Als Alfred Biolek Ende der 70er Jahre in einer seiner Sendungen - ich glaube, es war Bios Bahnhof - Kate Bush vorstellte, konnte ich meinen Ohren und Augen kaum glauben. Was für eine Frau, was für eine Musik! Nur wenige Tage später drehte sich Kate's erste Scheibe "The kick inside" unentwegt auf meinem Plattenteller, während ich Rosentee schlürfte und Räucherstäbchen mein 12-Quadratmeter-Zimmer zunebelten. Ich hatte noch nie vorher erlebt, dass ein(e) Künstler(in) es schaffte nicht einfach Songs zu singen, sondern einen Kosmos aufzubauen, in den man ganz tief eintauchen wollte.

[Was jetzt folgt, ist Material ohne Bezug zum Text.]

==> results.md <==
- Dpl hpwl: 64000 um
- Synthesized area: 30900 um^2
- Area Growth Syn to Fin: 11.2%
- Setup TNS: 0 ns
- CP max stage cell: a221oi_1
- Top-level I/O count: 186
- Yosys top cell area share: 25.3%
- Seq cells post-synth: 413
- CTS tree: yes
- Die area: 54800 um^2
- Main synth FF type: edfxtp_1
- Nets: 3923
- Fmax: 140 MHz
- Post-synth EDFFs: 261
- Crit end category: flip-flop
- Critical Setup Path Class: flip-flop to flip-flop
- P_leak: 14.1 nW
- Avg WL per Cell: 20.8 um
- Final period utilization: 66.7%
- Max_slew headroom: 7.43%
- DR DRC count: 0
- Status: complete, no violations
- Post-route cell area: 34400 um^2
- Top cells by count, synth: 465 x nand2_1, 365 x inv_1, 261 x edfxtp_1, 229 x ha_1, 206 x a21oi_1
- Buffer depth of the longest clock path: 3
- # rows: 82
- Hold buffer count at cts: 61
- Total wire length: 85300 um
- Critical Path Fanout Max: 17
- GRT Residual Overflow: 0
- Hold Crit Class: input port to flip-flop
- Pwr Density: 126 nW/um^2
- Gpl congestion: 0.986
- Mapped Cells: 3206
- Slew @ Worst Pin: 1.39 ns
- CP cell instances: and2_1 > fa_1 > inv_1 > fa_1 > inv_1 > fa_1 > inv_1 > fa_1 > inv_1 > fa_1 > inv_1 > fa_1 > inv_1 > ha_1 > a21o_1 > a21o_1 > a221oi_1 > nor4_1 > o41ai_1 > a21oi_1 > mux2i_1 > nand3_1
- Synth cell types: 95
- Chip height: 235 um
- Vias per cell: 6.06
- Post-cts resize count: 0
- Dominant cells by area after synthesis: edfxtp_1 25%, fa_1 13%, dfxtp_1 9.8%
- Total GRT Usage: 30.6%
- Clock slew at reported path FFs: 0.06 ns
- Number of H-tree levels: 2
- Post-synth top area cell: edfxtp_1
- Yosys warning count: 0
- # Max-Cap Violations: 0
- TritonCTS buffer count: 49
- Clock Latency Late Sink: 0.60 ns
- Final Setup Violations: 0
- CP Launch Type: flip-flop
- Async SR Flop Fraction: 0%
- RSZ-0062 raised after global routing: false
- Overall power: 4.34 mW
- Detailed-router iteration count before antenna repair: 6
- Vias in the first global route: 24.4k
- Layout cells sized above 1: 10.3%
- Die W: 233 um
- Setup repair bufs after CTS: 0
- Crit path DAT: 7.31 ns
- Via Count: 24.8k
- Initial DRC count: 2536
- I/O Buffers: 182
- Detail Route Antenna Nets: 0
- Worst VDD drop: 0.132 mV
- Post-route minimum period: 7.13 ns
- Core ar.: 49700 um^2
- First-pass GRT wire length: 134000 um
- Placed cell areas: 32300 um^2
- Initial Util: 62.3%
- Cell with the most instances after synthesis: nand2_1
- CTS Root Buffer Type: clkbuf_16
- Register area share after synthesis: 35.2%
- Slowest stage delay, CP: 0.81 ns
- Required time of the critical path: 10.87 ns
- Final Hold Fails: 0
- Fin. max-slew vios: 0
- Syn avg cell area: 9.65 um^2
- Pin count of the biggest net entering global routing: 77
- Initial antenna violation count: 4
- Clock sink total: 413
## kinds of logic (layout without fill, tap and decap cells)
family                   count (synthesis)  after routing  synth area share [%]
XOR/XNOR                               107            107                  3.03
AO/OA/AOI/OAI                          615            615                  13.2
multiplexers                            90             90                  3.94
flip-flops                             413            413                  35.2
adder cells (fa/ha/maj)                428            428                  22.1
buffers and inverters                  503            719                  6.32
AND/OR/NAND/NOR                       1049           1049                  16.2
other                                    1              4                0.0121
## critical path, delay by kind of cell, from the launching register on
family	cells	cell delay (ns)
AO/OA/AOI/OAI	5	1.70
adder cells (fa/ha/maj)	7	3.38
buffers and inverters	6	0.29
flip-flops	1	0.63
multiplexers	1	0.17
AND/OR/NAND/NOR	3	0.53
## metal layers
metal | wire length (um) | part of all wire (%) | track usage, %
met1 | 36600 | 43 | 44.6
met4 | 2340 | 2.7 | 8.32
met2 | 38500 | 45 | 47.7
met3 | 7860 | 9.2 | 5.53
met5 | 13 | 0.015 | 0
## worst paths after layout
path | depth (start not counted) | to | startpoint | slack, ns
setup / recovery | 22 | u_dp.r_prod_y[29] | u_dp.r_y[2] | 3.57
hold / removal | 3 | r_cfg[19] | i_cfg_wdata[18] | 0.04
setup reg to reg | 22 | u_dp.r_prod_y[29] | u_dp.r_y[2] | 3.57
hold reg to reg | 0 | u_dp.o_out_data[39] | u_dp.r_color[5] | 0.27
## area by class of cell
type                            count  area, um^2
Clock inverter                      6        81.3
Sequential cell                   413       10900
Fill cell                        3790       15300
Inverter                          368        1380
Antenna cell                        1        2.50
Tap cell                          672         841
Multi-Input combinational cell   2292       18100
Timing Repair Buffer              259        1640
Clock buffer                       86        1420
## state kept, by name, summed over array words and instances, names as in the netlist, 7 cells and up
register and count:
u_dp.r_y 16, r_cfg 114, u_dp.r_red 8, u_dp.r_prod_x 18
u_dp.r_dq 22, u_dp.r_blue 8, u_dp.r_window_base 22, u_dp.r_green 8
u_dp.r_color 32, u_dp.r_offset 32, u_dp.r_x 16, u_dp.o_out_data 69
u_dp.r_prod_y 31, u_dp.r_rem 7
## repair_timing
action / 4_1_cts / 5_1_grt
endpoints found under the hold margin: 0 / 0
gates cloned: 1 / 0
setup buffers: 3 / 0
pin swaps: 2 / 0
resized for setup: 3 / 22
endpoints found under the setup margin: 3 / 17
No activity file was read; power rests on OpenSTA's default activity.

Das zweite Album "Lionheart" enttäuschte mich dagegen schon etwas. Nette Songs, die aber bei weitem nicht so aus einem Guss wirkten, wie bei Kate's Erstlingswerk.
Aber dann wurde ich doppelt und dreifach entschädigt durch ihr 3. Werk "Never for ever":
Klar, "Babooshka" wurde am laufenden Band im Radio gespielt und auch in Diskotheken, obwohl der Song nicht gerade extrem tanzbar war. Und doch waren es eher die ruhigeren Stücke, die mich faszinierten, wie "Delius", "Blow away" oder "The infant kiss". "Breathing", der die Angst vor einem atomaren Störfall so intensiv beschreibt, dass er mir heute noch unter die Haut geht. Und dann natürlich "Army dreamers", der im Gegensatz zu seinem heiteren Walzertakt von einem jungen gefallenen Soldaten handelt. Wenn auch einer der Vorkritiker schreibt, dieser Song würde sich um die Jugendarbeitslosigkeit drehen, so ist er in meinen Augen ganz einfach ein Anti-Kriegslied und das wird auch sehr deutlich in dem dazugehörigen Video zum Ausdruck gebracht. Schade, dass es so ruhig um die feengleiche Kate geworden ist. Das letzte (leider nur mittelprächtige) Album liegt jetzt schon zehn Jahre zurück und nur die Tatsache, dass Tori Amos im letzten Jahr das wundervolle Album "Scarlet's walk" herausgebracht hat, tröstet etwas über die viel zulange Sendepause hinweg. Wenn schon nicht Kate herself, so kann Tori den Einfluss, den Kate auch auf ihr Schaffen gehabt haben muss, nicht verbergen. Gott sei Dank!